**Problem**
Within the material below, transcribe exactly the lines from the one holding "wire out_chaotic;" through the one holding "Glfsr <= 16'b0000000000000010;", keeping both ends and skipping the rest.
-.-.-
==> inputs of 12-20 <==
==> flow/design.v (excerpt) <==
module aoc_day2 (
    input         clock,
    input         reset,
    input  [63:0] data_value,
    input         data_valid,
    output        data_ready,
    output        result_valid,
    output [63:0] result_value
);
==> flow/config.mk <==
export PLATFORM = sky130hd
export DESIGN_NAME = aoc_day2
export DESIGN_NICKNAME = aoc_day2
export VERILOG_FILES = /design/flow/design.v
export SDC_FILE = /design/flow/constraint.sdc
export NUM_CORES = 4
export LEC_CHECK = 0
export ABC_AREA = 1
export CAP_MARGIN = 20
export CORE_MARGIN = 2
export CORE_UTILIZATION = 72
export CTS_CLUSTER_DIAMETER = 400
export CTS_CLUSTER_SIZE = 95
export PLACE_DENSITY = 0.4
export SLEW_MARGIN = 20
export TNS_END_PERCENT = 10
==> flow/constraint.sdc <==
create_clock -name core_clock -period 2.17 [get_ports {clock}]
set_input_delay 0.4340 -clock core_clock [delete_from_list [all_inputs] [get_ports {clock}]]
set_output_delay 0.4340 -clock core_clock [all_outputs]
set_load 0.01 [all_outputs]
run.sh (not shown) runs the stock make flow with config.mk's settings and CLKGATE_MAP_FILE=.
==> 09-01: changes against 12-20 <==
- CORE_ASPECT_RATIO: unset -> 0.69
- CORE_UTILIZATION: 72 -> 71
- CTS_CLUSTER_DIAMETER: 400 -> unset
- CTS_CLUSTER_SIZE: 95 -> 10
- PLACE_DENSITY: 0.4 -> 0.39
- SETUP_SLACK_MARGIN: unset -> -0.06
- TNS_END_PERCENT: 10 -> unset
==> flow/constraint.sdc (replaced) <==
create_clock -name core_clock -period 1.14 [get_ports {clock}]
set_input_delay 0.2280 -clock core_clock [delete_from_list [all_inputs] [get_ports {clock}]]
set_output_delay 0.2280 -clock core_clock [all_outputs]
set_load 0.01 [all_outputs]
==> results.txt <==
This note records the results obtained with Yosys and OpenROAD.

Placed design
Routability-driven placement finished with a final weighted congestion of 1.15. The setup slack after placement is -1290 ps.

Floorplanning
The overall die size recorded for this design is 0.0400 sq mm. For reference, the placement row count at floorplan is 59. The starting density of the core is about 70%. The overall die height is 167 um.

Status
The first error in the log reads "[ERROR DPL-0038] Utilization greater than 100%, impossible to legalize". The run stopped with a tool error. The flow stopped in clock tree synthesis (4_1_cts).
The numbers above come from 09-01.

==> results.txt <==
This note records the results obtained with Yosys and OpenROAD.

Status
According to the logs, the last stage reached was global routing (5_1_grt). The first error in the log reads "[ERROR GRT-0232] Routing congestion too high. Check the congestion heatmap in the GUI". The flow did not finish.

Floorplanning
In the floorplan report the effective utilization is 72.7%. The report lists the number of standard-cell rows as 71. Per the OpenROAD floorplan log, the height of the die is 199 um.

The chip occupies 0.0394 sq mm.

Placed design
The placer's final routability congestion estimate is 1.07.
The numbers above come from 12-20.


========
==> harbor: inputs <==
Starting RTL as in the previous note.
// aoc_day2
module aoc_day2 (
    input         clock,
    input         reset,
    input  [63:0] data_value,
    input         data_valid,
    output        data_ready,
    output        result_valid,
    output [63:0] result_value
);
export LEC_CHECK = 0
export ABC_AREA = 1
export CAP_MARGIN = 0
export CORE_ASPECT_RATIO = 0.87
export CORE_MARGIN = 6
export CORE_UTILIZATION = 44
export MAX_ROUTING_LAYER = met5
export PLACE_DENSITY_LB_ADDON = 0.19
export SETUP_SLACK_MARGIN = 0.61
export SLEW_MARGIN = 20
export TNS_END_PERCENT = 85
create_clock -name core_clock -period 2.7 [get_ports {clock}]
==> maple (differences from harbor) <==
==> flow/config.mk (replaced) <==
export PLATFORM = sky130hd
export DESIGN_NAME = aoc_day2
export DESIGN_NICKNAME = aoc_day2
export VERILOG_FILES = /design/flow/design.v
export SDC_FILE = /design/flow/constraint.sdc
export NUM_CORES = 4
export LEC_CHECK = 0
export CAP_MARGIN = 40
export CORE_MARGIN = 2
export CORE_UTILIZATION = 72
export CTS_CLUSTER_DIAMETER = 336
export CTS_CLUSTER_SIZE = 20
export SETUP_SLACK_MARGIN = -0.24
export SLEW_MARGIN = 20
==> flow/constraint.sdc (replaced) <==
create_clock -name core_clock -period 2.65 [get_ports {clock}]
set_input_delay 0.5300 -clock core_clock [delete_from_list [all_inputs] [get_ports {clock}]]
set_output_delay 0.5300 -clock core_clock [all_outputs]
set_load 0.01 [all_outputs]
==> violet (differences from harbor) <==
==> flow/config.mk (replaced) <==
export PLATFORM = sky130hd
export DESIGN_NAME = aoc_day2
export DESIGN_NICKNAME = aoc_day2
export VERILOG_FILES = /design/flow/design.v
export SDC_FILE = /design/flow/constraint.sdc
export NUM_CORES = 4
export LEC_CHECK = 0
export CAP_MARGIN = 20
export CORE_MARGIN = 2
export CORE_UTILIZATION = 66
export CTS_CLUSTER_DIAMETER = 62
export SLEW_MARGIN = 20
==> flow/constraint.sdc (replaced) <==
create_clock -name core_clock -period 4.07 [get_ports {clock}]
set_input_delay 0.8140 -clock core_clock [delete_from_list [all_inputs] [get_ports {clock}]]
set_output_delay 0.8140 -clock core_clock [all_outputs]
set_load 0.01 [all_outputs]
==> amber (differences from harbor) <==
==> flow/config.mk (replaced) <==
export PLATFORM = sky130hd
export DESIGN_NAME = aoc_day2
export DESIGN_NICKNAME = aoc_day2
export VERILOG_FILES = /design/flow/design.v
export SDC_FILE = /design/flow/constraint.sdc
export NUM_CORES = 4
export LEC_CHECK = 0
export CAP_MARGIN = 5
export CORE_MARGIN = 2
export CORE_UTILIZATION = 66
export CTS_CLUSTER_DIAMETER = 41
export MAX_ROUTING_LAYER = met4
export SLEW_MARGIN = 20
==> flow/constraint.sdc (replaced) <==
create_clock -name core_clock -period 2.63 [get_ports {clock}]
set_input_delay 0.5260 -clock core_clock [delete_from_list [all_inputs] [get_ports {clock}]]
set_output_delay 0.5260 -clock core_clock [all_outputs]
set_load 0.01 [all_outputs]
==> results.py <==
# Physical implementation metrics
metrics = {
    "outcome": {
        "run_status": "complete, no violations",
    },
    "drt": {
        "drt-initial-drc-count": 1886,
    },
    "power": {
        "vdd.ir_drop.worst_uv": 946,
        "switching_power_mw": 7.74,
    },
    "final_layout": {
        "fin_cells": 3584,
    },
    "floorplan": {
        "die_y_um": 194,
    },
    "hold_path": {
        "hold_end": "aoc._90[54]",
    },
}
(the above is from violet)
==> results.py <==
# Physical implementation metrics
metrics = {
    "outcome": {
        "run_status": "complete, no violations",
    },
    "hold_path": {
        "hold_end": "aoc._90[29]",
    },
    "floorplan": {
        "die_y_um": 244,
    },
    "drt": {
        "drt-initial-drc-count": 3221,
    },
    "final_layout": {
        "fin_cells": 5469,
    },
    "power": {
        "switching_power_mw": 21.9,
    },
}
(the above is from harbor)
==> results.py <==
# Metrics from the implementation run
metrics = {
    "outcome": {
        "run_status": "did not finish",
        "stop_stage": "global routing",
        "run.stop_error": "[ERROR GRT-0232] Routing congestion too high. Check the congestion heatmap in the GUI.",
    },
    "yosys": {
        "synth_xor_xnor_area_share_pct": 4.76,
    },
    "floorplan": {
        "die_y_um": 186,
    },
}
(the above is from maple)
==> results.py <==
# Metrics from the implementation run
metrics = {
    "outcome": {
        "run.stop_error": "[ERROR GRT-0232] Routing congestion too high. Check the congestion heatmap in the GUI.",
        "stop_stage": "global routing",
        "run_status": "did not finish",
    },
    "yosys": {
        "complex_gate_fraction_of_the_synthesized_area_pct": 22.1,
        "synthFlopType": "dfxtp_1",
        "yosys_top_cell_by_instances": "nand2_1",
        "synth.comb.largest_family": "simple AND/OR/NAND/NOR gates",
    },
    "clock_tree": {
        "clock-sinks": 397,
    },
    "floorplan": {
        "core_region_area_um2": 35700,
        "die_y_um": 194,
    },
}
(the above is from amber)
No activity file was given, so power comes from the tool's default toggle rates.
-.-.-
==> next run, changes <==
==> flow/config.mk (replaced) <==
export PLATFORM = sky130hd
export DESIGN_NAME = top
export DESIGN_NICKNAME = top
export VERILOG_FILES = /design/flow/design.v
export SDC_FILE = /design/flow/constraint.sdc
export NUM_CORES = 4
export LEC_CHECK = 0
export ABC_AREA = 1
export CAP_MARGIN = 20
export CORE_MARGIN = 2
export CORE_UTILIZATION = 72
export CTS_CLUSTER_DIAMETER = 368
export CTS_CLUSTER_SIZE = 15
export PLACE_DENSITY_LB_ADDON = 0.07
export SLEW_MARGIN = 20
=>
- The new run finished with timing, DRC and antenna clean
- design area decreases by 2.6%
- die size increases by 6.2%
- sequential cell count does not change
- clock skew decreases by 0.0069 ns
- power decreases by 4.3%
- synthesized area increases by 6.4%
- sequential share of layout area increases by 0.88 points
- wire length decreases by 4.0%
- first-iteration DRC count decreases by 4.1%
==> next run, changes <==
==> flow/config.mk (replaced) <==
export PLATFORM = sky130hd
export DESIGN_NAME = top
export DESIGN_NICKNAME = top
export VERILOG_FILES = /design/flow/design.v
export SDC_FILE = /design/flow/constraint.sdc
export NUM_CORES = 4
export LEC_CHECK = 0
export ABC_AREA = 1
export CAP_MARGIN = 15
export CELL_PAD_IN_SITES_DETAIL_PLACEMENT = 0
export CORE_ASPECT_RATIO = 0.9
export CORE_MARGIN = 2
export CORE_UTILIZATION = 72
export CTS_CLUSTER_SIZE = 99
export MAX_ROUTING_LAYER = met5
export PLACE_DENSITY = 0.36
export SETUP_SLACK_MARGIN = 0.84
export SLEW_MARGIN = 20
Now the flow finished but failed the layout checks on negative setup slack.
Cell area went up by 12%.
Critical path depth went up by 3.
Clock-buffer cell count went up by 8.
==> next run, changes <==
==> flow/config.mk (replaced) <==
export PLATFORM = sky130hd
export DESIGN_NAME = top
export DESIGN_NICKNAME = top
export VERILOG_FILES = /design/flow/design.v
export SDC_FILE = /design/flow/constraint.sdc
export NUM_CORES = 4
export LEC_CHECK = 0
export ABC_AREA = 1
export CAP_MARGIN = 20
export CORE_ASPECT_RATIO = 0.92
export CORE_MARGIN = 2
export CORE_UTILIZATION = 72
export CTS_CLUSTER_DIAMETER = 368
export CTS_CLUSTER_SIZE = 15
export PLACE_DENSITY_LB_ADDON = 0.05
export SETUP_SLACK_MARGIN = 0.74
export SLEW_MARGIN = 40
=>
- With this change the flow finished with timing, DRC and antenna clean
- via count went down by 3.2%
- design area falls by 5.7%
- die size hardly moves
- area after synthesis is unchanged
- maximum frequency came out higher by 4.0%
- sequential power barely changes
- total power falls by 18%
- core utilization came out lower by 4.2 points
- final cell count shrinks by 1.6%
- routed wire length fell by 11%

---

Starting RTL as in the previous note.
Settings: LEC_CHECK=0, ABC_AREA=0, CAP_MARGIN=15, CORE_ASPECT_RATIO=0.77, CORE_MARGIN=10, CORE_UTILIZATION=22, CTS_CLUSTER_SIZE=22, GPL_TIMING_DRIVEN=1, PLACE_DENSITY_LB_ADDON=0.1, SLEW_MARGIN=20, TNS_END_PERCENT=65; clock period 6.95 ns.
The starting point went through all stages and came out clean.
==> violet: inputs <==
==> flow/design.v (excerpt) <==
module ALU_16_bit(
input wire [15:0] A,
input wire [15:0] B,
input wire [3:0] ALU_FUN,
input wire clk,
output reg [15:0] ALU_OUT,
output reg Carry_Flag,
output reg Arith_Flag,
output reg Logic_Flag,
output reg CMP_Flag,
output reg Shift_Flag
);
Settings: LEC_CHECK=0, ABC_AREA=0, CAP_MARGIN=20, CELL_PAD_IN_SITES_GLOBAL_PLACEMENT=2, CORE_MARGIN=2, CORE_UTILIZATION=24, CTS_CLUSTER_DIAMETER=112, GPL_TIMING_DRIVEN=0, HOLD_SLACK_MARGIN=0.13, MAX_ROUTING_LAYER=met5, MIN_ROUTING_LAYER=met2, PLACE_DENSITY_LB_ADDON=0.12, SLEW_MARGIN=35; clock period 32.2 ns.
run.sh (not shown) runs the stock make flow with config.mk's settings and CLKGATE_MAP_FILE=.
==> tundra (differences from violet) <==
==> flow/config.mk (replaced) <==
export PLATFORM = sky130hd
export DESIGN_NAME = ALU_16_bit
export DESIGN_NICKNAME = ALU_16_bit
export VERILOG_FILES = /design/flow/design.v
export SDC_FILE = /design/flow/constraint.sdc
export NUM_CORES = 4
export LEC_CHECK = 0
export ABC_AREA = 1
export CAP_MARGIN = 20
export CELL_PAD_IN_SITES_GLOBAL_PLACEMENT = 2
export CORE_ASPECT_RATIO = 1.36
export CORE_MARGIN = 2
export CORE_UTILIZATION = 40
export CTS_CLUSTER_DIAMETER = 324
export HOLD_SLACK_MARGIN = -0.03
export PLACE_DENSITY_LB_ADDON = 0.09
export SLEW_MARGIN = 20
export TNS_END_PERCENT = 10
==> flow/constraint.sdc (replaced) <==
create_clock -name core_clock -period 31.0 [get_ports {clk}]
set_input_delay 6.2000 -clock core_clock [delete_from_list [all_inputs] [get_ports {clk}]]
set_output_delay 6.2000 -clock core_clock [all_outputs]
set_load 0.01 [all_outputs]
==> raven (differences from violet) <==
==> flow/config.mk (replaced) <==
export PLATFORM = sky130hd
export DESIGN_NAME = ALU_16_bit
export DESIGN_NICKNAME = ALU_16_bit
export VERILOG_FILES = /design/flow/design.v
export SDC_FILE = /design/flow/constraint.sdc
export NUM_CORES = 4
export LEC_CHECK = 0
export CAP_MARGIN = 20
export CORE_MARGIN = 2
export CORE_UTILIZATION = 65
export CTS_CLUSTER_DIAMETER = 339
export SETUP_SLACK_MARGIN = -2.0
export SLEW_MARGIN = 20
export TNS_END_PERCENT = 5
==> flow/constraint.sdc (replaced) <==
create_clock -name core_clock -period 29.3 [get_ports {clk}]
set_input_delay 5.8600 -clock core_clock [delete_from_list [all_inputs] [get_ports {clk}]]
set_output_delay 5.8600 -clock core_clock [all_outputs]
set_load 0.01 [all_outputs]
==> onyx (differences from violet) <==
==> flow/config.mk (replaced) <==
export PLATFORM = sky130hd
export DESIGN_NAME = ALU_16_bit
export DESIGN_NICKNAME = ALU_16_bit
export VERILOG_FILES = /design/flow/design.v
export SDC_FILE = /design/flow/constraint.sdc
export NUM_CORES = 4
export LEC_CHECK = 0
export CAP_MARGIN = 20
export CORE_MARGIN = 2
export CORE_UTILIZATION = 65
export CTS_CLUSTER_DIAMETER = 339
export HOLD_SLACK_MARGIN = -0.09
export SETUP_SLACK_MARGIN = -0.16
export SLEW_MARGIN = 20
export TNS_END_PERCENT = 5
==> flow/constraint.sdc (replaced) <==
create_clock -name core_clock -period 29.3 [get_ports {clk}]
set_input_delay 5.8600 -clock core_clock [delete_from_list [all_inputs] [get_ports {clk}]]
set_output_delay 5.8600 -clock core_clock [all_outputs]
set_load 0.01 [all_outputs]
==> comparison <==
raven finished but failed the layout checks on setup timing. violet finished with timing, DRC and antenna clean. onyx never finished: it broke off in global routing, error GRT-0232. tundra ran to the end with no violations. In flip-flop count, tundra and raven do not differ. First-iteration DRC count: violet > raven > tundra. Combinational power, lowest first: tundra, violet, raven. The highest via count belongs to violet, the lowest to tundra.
-.-.-
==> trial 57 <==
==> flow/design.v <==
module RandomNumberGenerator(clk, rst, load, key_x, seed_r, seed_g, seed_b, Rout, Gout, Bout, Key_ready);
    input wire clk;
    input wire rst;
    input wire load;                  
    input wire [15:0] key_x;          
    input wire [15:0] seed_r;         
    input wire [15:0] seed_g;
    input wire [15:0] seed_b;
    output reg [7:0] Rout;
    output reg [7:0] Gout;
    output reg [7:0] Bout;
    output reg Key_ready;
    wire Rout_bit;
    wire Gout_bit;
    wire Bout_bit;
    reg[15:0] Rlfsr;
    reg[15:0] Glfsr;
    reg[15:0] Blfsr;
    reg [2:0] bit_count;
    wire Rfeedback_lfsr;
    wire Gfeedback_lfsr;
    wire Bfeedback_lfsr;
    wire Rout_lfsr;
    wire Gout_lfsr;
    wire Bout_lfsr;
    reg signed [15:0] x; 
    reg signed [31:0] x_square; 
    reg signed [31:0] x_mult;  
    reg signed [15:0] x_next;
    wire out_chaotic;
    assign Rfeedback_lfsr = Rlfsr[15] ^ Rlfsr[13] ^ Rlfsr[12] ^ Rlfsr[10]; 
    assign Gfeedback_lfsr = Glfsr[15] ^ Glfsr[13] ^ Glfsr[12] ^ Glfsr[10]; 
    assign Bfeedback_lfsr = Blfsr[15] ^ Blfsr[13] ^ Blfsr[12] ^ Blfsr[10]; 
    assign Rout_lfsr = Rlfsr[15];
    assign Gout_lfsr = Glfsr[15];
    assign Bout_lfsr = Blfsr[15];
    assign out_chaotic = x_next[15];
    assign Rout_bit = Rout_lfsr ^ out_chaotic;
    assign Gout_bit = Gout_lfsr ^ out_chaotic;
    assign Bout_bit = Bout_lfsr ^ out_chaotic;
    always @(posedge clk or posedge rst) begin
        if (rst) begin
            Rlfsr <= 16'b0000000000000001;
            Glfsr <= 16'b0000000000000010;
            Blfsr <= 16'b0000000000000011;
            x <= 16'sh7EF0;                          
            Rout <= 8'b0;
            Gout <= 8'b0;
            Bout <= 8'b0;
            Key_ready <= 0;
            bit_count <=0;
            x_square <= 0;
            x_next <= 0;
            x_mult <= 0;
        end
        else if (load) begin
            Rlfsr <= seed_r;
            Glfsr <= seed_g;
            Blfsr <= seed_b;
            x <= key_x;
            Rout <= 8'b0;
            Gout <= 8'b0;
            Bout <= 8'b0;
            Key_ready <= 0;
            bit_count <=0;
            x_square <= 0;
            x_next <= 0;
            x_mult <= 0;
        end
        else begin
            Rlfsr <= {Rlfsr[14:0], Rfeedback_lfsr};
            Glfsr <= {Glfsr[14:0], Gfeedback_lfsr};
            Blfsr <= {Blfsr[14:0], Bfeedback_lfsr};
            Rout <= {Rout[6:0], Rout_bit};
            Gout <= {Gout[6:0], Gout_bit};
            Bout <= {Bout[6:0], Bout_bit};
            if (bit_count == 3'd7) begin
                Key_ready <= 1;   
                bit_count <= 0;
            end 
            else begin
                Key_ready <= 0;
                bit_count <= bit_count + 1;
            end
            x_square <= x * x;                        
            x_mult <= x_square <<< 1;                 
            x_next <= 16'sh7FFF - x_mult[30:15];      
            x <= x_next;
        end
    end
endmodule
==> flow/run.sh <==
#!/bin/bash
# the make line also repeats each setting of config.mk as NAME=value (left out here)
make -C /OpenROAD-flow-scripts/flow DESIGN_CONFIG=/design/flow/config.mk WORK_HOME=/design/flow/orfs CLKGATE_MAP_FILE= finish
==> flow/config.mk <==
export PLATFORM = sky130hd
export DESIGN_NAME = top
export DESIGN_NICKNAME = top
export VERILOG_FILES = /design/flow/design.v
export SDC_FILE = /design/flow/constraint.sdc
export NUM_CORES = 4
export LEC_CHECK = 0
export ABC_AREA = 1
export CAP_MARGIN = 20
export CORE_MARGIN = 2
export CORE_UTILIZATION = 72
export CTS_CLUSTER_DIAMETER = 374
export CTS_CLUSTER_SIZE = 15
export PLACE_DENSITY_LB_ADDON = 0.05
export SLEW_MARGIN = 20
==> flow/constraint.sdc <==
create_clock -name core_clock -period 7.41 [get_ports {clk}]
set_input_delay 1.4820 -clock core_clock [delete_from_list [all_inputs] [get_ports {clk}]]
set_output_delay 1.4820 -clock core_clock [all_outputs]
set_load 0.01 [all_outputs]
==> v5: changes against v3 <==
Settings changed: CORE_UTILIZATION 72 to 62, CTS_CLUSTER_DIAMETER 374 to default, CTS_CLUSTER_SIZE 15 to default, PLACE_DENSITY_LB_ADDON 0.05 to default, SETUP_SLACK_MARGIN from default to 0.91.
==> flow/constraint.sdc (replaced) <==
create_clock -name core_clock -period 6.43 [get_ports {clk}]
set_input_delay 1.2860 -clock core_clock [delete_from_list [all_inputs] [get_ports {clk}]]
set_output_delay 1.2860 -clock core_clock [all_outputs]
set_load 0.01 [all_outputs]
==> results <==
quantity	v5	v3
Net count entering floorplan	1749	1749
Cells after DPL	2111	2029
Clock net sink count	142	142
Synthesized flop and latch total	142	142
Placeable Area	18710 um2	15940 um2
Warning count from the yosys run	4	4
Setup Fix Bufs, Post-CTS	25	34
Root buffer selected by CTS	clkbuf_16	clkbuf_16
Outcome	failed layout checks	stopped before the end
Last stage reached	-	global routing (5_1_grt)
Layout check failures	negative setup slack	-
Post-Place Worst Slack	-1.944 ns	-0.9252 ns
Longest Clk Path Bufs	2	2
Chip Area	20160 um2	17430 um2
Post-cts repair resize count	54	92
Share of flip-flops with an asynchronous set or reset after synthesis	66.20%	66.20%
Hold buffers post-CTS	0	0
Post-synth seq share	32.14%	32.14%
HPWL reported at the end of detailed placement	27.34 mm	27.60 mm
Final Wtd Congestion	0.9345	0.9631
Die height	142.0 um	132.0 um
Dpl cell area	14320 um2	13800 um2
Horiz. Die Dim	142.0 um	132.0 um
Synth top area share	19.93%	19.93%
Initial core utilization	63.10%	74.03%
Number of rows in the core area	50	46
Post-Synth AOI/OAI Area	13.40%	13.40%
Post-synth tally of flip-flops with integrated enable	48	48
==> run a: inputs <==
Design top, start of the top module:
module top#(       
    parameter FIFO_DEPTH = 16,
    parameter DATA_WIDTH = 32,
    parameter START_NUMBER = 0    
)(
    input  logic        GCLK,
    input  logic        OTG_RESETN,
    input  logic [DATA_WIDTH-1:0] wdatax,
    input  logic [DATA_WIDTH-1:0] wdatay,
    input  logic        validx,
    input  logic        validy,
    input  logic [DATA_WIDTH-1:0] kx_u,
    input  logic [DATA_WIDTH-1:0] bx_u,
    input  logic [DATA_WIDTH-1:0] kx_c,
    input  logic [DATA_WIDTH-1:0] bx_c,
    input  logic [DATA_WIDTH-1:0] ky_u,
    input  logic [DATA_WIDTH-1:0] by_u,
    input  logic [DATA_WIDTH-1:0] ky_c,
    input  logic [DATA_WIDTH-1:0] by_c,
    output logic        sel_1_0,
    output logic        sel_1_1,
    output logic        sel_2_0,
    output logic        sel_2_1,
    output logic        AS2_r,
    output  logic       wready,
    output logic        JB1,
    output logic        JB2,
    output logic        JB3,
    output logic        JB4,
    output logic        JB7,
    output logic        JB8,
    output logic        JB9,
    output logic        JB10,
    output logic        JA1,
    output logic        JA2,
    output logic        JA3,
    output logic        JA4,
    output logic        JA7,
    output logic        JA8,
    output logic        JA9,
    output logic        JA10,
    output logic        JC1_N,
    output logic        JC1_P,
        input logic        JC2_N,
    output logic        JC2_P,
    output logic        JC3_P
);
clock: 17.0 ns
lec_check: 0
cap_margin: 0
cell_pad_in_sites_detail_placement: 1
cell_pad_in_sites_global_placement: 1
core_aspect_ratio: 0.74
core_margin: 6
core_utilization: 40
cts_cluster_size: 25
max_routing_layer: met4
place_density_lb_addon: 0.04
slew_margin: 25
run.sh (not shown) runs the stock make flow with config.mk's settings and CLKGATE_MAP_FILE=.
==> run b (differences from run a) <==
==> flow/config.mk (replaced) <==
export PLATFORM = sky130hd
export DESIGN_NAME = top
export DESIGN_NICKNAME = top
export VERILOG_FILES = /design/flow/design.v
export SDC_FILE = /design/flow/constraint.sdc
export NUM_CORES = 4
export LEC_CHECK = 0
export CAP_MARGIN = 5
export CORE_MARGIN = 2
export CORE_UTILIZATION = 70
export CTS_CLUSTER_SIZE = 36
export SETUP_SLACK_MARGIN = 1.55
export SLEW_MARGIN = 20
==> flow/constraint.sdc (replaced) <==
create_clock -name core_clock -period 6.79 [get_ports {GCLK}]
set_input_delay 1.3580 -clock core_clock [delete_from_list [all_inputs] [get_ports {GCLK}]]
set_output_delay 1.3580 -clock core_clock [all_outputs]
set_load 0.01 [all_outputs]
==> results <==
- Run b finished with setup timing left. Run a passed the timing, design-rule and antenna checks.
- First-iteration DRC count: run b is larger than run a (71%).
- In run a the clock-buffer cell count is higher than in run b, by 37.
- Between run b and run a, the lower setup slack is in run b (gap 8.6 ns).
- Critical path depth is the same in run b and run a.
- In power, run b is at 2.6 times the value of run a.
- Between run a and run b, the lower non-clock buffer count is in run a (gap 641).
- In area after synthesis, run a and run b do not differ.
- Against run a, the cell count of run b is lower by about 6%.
-.-.-
**Finished exercise**
    wire out_chaotic;
    assign Rfeedback_lfsr = Rlfsr[15] ^ Rlfsr[13] ^ Rlfsr[12] ^ Rlfsr[10]; 
    assign Gfeedback_lfsr = Glfsr[15] ^ Glfsr[13] ^ Glfsr[12] ^ Glfsr[10]; 
    assign Bfeedback_lfsr = Blfsr[15] ^ Blfsr[13] ^ Blfsr[12] ^ Blfsr[10]; 
    assign Rout_lfsr = Rlfsr[15];
    assign Gout_lfsr = Glfsr[15];
    assign Bout_lfsr = Blfsr[15];
    assign out_chaotic = x_next[15];
    assign Rout_bit = Rout_lfsr ^ out_chaotic;
    assign Gout_bit = Gout_lfsr ^ out_chaotic;
    assign Bout_bit = Bout_lfsr ^ out_chaotic;
    always @(posedge clk or posedge rst) begin
        if (rst) begin
            Rlfsr <= 16'b0000000000000001;
            Glfsr <= 16'b0000000000000010;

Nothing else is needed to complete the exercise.